(Provided entries)

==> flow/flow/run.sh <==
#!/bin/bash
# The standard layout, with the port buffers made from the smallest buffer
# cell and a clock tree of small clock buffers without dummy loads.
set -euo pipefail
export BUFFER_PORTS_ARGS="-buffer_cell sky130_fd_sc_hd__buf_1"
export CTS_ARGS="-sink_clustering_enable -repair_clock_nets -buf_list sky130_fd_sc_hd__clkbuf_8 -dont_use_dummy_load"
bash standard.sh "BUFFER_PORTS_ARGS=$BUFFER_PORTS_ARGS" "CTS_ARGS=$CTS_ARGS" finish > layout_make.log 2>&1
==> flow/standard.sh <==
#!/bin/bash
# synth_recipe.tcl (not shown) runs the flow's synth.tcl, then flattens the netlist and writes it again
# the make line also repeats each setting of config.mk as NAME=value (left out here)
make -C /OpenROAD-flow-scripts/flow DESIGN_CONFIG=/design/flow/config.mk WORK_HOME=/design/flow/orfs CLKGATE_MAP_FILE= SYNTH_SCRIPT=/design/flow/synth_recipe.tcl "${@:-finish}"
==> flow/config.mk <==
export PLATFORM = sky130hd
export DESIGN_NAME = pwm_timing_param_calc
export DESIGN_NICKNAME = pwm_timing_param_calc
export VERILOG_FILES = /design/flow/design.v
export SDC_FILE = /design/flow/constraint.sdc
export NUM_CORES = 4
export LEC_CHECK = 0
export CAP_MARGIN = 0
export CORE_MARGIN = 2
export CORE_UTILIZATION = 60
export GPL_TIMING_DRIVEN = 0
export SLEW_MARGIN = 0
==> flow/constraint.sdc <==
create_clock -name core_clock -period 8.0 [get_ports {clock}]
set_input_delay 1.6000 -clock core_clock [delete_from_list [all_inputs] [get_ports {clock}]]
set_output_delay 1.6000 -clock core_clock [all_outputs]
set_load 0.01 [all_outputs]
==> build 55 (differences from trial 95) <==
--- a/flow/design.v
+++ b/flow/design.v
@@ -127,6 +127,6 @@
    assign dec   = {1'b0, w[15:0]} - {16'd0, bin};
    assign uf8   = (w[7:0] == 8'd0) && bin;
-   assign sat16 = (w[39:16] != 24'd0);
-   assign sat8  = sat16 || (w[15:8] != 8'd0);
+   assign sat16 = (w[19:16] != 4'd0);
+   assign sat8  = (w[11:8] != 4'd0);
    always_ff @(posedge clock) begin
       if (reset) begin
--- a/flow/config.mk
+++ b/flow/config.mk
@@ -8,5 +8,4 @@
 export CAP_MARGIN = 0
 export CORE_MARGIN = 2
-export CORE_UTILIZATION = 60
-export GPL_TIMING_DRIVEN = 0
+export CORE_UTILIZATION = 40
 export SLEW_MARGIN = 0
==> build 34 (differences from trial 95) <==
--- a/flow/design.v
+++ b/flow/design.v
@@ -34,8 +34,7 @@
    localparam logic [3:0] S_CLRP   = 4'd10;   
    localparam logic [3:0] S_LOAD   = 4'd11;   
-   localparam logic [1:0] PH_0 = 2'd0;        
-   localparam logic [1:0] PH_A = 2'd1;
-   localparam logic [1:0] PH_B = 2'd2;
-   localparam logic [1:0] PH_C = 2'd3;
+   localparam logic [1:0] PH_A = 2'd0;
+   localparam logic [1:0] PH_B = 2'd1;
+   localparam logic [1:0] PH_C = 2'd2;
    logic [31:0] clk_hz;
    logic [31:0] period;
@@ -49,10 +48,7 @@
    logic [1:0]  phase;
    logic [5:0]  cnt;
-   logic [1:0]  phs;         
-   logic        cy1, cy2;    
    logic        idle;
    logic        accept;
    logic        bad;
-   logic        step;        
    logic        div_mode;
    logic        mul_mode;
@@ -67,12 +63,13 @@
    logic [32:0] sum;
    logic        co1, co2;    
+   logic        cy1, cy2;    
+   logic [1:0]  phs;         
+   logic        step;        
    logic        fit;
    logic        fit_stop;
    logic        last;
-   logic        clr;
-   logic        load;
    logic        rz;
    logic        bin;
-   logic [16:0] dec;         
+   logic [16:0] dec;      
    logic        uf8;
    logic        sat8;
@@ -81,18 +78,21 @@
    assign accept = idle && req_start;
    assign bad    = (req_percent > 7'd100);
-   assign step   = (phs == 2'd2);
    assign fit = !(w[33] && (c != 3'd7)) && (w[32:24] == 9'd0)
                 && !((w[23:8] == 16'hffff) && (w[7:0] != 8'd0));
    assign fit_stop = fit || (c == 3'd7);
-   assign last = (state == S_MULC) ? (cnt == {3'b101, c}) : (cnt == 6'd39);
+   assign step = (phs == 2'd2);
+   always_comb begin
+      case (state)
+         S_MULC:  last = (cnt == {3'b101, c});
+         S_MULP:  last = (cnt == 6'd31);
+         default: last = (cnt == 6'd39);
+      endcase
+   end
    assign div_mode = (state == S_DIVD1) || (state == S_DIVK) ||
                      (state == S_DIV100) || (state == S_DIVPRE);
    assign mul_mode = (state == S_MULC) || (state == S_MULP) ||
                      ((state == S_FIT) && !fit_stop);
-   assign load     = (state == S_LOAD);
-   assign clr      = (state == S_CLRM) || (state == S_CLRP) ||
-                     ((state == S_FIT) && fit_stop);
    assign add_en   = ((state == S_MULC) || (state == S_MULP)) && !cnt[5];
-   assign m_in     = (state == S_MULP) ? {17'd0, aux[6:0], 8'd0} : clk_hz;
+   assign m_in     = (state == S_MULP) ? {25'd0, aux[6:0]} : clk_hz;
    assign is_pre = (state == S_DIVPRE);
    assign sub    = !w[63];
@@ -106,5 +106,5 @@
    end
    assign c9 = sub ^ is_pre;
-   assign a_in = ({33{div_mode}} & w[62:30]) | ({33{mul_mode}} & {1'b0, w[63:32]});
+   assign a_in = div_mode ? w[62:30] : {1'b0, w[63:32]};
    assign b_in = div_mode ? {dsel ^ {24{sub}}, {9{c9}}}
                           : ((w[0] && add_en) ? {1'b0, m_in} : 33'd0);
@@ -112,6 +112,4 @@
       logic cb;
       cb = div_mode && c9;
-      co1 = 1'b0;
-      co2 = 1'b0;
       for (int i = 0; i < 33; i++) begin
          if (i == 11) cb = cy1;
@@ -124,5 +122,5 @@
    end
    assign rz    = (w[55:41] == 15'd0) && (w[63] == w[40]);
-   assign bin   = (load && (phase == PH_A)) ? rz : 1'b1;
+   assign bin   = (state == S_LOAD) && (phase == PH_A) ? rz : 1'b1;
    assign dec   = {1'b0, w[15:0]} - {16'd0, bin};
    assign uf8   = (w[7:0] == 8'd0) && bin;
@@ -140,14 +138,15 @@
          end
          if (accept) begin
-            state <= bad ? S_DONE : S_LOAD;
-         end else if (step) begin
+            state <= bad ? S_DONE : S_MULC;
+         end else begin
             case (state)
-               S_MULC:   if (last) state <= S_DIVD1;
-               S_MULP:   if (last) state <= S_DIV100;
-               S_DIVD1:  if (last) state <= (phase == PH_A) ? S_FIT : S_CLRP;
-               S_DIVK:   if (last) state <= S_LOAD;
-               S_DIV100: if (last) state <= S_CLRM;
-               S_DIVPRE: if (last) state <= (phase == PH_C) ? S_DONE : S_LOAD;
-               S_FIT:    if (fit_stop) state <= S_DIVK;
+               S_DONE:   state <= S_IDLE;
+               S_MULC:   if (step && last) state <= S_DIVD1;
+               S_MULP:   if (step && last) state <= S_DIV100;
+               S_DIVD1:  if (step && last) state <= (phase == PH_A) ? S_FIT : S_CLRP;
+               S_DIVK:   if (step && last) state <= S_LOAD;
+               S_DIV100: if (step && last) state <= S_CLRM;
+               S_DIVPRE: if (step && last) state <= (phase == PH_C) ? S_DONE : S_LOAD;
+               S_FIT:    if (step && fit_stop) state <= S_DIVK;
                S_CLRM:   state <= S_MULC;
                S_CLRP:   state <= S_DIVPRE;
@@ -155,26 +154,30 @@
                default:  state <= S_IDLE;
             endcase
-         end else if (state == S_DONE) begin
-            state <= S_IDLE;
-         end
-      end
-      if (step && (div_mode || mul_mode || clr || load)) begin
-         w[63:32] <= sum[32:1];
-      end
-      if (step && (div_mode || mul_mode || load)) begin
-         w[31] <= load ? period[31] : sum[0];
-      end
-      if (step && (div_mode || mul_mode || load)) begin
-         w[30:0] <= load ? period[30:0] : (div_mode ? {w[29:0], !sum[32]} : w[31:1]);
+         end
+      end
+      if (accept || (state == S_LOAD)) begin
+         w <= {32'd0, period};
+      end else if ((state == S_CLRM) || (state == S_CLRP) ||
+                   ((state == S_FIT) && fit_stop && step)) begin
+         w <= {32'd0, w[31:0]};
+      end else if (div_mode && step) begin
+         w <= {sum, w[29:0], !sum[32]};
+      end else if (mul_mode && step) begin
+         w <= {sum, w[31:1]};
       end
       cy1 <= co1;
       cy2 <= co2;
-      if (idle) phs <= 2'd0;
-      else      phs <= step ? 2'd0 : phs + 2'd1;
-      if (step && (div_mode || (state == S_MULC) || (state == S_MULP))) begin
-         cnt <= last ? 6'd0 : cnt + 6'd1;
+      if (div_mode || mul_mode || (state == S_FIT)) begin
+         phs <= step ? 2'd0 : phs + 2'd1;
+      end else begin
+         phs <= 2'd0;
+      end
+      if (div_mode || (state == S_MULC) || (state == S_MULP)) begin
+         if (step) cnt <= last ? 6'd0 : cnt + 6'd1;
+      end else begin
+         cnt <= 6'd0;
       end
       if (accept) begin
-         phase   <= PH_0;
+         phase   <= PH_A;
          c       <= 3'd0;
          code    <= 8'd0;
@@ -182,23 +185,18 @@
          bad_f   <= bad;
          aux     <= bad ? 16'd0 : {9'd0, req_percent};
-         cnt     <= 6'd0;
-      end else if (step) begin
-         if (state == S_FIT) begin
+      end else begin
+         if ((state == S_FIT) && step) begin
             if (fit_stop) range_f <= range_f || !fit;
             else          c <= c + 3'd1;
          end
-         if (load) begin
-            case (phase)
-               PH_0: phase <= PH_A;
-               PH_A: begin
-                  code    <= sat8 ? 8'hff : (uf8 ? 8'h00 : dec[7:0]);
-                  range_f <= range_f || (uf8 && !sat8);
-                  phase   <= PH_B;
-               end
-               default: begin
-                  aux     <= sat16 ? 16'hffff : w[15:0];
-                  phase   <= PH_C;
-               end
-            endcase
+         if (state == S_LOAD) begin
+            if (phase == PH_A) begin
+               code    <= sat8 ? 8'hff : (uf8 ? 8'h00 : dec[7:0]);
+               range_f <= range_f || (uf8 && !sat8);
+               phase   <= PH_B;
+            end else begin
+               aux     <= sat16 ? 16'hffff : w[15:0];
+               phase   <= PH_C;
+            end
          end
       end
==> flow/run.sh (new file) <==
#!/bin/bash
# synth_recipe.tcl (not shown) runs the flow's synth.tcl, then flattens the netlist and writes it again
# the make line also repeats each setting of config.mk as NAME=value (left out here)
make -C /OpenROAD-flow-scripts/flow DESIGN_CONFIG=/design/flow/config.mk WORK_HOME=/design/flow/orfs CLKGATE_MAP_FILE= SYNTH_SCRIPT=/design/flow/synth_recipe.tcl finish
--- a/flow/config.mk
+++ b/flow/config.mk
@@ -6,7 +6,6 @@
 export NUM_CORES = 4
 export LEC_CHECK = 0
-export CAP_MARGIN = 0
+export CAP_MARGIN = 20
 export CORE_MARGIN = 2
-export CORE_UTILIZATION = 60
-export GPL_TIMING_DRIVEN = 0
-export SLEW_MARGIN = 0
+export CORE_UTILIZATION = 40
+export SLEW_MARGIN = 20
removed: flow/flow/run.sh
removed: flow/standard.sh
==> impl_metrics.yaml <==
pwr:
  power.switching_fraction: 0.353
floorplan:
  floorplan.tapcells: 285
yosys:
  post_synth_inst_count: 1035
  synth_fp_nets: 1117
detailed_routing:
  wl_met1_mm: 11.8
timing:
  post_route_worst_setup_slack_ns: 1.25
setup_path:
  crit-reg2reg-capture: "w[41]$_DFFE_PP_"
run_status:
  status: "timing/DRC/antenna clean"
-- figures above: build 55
Source: an optimization exercise on an open RTL-to-GDS flow (aim: small area and a short achievable clock period). Production flows keep margins and buffers that such runs may drop.
At most, simulation tests tie the RTL to the original design; equivalence was not proved.
Power figures rest on the tool's default switching activity, not on a simulated workload.

==> flow/design.v (excerpt) <==
module motion_command_word_parser_core (
    input  logic        aclk,
    input  logic        aresetn,
    input  logic        s_valid,
    output logic        s_ready,
    input  logic [7:0]  s_rx_byte,
    output logic        m_valid,
    input  logic        m_ready,
    output logic [2:0]  m_status,
    output logic [1:0]  m_error_axis,
    output logic [16:0] m_x_mils,
    output logic [16:0] m_y_mils,
    output logic [16:0] m_z_mils,
    input  logic        cfg_valid,
    output logic        cfg_ready,
    input  logic [2:0]  cfg_index,
    input  logic [16:0] cfg_data
);
For scale: about 1400 cells after synthesis, ~260 flip-flops, ~92 I/O pins, about 13000 um^2 of cells after synthesis.
export LEC_CHECK = 0
export ABC_AREA = 1
export ABC_CLOCK_PERIOD_IN_PS = 4500
export CAP_MARGIN = 20
export CORE_MARGIN = 2
export CORE_UTILIZATION = 40
export CTS_CLUSTER_DIAMETER = 90
export CTS_CLUSTER_SIZE = 30
export SETUP_SLACK_MARGIN = 5
export SLEW_MARGIN = 20
create_clock -name core_clock -period 10.0 [get_ports {aclk}]
standard.sh (not shown) runs the stock make flow with config.mk's settings and CLKGATE_MAP_FILE= SYNTH_SCRIPT=/design/flow/synth_recipe.tcl, a recipe that flattens the netlist after the stock synthesis.
==> flow/flow/run.sh <==
#!/bin/bash
# Layout flow: the standard flow (standard synthesis unchanged), with the
# port buffers made from plain buffers instead of delay buffers, the resizer
# allowed to pick any drive strength (not only cells of the same footprint),
# and a larger setup margin for timing repair. Each step's full output is in
# orfs/logs; make's own output is in make_finish.log here.
set -euo pipefail
bash standard.sh \
    "BUFFER_PORTS_ARGS=-buffer_cell sky130_fd_sc_hd__buf_1" \
    MATCH_CELL_FOOTPRINT=0 \
    SETUP_SLACK_MARGIN=5.6 \
    finish > make_finish.log 2>&1
==> next run, changes <==
Settings changed: CTS_CLUSTER_DIAMETER 90 to 120, CTS_CLUSTER_SIZE 30 to 27.
After rerunning: Via count barely changes. Power hardly moves. Cell area stays flat. Synthesized cell count stays the same. Non-clock buffer count is higher by 1.
What follows belongs to an exercise in optimizing a design on an open flow for small area; a production flow would make more cautious choices.
RTL that was checked went through simulation tests only; none was proved equivalent to the original.

==> v31: inputs <==
==> flow/design.v <==
package cpu_isa_pkg;
  localparam int data_width_lp = 32;
  localparam int lane_width_lp = 8;
  localparam int lane_count_lp = 4;
  localparam int reg_count_lp  = 16;
  localparam int opcode_msb_lp = 31;
  localparam int opcode_lsb_lp = 28;
  localparam int rd_msb_lp     = 27;
  localparam int rd_lsb_lp     = 24;
  localparam int rs1_msb_lp    = 23;
  localparam int rs1_lsb_lp    = 20;
  localparam int rs2_msb_lp    = 19;
  localparam int rs2_lsb_lp    = 16;
  localparam int imm_width_lp  = 16;
  localparam int imm_lsb_lp    = 0;
  localparam int imm_msb_lp    = imm_lsb_lp + imm_width_lp - 1;
  typedef logic [$clog2(reg_count_lp)-1:0] reg_addr_t;
  typedef logic [lane_count_lp-1:0][lane_width_lp-1:0] lane_vec_t;
  typedef enum logic [3:0] {
    op_nop, op_add, op_sub, op_and, op_or, op_addi,
    op_vadd, op_vsub, op_vand, op_vor, op_vadds,
    op_lw, op_sw, op_vlw, op_vsw
  } opcode_e;
  typedef enum logic [1:0] {alu_add, alu_sub, alu_and, alu_or} alu_op_e;
  typedef struct packed {
    logic                 reg_we;
    logic                 is_vector;
    logic                 use_imm;
    logic                 broadcast;
    logic                 mem_read;
    logic                 mem_write;
    alu_op_e alu_op;
  } ctrl_t;
  typedef struct packed {
    ctrl_t                                 ctrl;
    reg_addr_t                rd;
    logic [data_width_lp-1:0] rs1_s;
    logic [data_width_lp-1:0] rs2_s;
    lane_vec_t                rs1_v;
    lane_vec_t                rs2_v;
    logic [data_width_lp-1:0] imm;
  } id_ex_t;
  typedef struct packed {
    ctrl_t                                 ctrl;
    reg_addr_t                rd;
    logic [data_width_lp-1:0] result_s;
    lane_vec_t                result_v;
    logic [data_width_lp-1:0] store_data;
  } ex_mem_t;
endpackage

(End Provided entries)

- _Task objective_:
Copy the stretch of the records above that runs from the line with "((state == S_CLRM) || (state == S_CLRP) ||" through the line with "(state == S_MULP)) begin". Both end lines belong in the copy, and nothing else does.

- _Answer space_:
+      end else if ((state == S_CLRM) || (state == S_CLRP) ||
+                   ((state == S_FIT) && fit_stop && step)) begin
+         w <= {32'd0, w[31:0]};
+      end else if (div_mode && step) begin
+         w <= {sum, w[29:0], !sum[32]};
+      end else if (mul_mode && step) begin
+         w <= {sum, w[31:1]};
       end
       cy1 <= co1;
       cy2 <= co2;
-      if (idle) phs <= 2'd0;
-      else      phs <= step ? 2'd0 : phs + 2'd1;
-      if (step && (div_mode || (state == S_MULC) || (state == S_MULP))) begin
-         cnt <= last ? 6'd0 : cnt + 6'd1;
+      if (div_mode || mul_mode || (state == S_FIT)) begin
+         phs <= step ? 2'd0 : phs + 2'd1;
+      end else begin
+         phs <= 2'd0;
+      end
+      if (div_mode || (state == S_MULC) || (state == S_MULP)) begin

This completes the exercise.